*Exercise:* Could you say how many lines in the records include "went"? Please give the number by itself.

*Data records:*
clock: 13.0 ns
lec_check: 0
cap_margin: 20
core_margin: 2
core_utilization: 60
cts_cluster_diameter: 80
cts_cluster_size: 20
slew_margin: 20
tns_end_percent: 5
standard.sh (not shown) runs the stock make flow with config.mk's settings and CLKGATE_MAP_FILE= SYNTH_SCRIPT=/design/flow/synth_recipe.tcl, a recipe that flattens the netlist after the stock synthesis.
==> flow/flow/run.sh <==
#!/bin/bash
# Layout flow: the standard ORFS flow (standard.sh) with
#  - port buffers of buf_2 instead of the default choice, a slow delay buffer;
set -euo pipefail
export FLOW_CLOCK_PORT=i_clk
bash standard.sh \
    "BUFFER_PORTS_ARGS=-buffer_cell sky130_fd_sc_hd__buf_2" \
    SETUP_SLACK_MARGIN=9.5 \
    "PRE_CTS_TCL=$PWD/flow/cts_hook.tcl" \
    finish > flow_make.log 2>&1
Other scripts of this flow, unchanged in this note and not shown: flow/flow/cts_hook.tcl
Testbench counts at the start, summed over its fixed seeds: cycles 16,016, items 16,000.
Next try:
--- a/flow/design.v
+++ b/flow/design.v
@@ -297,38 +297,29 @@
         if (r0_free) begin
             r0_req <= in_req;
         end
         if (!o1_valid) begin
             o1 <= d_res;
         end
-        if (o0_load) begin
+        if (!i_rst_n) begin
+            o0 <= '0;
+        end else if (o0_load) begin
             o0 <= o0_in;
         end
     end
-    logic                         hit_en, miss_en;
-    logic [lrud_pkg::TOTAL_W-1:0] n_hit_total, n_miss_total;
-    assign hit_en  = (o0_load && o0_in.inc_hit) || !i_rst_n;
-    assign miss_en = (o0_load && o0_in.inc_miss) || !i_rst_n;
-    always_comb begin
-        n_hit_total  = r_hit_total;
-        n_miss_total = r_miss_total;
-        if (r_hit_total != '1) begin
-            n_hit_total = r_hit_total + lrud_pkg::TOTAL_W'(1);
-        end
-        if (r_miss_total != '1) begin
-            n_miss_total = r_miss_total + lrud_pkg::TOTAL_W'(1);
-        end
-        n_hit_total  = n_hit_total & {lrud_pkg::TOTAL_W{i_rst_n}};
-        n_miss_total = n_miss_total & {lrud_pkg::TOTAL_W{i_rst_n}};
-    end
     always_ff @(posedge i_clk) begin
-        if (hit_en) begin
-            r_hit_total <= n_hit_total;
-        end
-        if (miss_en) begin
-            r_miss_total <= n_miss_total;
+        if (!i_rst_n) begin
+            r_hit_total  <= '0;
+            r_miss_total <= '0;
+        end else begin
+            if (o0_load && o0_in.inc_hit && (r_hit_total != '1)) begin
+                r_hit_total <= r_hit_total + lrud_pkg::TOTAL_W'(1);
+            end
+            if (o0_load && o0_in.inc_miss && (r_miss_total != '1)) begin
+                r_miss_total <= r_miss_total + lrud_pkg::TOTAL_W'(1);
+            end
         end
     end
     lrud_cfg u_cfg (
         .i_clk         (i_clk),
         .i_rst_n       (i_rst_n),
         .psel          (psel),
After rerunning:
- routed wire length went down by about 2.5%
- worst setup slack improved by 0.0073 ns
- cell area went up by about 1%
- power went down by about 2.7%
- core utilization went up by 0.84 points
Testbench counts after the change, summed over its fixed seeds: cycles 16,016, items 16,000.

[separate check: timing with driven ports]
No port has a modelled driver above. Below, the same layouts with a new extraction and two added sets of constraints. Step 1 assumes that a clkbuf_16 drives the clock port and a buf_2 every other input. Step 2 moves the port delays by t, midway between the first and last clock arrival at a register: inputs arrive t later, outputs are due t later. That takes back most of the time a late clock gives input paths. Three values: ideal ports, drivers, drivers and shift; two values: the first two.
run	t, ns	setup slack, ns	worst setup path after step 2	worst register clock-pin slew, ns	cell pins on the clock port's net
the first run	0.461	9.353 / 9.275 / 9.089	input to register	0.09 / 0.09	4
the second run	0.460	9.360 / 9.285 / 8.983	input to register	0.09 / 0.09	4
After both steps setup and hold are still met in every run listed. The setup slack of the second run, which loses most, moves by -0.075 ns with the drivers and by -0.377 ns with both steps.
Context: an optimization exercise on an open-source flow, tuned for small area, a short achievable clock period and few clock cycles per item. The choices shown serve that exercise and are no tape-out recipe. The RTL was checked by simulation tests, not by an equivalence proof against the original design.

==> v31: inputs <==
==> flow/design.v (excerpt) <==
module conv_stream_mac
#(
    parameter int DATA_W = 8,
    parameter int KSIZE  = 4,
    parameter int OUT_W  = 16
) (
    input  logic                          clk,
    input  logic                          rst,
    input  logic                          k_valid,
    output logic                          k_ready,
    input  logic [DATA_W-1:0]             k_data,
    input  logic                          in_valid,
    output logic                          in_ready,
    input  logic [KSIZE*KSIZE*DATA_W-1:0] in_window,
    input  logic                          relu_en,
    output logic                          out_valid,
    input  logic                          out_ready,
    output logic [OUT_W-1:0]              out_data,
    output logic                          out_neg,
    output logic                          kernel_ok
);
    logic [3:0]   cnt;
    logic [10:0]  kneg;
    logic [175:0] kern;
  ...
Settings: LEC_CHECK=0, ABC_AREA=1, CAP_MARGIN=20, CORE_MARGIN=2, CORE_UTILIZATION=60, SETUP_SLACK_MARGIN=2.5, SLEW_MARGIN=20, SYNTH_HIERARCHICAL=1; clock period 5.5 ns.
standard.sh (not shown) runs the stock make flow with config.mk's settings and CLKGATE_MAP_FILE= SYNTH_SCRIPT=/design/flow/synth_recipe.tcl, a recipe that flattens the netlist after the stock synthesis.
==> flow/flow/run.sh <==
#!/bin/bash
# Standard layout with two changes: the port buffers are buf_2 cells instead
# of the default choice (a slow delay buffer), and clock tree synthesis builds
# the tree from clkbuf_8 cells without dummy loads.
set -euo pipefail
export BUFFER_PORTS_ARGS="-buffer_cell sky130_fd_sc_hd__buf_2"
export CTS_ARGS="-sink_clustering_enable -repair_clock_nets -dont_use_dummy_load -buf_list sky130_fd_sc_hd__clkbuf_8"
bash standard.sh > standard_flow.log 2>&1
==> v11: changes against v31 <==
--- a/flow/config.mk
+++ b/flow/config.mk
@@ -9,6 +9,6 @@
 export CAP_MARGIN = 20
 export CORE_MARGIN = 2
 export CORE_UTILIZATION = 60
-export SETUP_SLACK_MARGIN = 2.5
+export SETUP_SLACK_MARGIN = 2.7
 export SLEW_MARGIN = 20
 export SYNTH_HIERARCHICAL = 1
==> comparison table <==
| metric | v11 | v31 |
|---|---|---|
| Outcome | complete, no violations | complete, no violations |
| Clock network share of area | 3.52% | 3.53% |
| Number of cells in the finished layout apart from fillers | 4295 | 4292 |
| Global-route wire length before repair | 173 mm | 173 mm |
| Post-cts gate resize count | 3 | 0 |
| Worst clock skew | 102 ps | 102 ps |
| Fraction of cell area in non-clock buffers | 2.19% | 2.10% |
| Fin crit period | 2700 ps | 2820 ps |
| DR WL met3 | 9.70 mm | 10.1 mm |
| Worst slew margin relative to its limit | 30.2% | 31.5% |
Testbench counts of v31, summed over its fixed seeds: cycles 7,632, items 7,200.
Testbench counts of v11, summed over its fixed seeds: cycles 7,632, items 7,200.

*Finished exercise:* 4